The task:
Within these entries, which lines include the string "macro"? Copy each one.

════════

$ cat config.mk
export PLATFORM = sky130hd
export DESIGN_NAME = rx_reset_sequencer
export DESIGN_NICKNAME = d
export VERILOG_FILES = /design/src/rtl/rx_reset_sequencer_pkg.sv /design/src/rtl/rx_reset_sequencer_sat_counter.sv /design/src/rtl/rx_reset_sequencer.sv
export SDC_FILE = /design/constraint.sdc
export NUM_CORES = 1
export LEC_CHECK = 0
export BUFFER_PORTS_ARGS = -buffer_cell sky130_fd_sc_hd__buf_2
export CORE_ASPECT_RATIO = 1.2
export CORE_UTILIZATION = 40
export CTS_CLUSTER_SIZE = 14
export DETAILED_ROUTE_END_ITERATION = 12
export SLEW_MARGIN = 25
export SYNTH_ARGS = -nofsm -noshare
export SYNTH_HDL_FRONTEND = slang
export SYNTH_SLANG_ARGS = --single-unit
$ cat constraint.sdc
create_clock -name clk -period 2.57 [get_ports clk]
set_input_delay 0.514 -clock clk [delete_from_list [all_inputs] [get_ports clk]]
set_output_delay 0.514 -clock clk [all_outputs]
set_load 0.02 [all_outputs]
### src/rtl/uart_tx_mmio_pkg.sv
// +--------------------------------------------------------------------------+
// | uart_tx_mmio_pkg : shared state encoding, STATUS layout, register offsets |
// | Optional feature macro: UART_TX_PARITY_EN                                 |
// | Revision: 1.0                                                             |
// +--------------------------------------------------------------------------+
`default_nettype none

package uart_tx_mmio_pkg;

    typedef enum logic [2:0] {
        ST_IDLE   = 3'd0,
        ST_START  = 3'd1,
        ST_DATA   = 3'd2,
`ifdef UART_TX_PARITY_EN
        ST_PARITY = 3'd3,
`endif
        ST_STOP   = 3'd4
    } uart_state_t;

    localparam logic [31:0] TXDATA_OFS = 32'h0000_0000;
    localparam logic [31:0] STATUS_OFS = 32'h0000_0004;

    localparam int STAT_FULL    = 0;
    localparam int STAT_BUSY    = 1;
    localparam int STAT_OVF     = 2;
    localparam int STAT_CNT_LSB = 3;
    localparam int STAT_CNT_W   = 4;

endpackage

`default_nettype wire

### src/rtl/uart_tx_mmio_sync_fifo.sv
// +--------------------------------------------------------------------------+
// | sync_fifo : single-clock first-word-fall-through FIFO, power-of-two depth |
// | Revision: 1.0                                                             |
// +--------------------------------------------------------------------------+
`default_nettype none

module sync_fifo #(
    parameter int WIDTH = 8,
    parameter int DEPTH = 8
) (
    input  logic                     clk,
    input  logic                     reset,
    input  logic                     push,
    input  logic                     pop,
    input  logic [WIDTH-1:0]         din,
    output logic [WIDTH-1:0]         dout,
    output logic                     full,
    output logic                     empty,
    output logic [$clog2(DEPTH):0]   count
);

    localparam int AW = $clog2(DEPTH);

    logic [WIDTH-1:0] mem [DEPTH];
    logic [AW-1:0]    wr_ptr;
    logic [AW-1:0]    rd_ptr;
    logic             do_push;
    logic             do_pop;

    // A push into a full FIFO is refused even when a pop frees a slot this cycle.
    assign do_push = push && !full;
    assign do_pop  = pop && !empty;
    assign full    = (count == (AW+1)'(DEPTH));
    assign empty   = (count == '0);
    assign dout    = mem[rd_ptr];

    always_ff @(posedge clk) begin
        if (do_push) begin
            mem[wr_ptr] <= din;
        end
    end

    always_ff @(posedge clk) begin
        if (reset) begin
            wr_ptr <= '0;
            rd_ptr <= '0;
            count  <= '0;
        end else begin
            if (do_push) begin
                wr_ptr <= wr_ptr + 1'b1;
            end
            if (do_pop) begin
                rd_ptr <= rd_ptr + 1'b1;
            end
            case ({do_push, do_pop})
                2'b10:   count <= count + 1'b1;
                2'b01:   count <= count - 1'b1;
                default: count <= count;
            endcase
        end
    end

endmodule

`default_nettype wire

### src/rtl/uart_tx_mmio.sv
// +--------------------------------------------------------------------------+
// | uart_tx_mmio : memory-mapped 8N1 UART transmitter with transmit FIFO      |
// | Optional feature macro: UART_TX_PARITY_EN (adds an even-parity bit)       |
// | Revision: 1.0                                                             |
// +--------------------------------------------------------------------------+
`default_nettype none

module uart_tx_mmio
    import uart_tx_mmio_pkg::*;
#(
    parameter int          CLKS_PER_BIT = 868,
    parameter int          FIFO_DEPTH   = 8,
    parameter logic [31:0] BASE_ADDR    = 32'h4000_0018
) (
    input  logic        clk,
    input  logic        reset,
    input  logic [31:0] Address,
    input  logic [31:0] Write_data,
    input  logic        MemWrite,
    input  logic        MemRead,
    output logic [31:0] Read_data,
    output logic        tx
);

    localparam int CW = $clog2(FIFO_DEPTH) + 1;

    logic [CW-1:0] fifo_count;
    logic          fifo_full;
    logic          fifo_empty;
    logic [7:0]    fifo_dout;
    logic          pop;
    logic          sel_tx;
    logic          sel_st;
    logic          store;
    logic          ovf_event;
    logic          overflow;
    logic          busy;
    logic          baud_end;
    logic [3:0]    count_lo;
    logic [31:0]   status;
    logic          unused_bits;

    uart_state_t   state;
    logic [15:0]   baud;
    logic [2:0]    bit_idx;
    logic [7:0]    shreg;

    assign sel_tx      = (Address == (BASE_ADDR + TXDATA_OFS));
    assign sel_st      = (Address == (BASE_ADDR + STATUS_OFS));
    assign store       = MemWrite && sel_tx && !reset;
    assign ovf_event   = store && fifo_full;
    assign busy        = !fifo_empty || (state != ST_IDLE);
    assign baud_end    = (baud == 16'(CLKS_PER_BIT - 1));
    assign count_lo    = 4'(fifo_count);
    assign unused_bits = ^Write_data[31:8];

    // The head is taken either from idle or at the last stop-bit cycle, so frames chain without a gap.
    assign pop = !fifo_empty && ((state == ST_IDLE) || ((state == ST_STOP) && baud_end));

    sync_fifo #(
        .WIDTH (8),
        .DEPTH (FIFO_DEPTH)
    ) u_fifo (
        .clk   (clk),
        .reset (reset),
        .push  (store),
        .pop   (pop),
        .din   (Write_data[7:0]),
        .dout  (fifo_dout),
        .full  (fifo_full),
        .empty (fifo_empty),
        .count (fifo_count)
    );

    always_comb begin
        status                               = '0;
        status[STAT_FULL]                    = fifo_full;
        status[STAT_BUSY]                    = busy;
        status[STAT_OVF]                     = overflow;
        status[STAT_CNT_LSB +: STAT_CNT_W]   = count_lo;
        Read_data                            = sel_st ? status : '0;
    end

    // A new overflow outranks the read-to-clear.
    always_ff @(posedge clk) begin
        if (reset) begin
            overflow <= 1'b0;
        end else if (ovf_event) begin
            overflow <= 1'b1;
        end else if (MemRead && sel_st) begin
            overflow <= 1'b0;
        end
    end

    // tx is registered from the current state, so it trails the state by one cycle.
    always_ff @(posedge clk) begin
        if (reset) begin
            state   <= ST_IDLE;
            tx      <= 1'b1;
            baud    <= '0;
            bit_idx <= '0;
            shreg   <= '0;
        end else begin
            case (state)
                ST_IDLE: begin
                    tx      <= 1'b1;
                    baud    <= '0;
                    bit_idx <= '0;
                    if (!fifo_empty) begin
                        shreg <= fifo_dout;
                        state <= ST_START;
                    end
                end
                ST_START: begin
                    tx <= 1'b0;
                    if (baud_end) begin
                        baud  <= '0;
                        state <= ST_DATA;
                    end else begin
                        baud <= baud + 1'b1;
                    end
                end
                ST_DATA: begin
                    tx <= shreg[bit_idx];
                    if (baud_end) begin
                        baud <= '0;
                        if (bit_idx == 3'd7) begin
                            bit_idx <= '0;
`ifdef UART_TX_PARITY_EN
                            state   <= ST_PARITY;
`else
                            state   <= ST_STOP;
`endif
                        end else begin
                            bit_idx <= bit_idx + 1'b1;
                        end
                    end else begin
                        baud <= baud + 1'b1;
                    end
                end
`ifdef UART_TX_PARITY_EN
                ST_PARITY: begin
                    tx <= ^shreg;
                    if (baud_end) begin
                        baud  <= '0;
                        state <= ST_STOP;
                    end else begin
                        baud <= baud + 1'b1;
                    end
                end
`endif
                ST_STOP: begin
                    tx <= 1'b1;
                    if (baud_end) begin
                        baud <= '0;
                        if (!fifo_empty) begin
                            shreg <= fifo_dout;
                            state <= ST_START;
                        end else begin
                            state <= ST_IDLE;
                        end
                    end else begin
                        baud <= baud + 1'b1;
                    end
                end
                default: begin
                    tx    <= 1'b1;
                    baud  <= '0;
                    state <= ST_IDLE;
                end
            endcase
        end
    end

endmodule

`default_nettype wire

════════

Result below:
// | Optional feature macro: UART_TX_PARITY_EN                                 |
// | Optional feature macro: UART_TX_PARITY_EN (adds an even-parity bit)       |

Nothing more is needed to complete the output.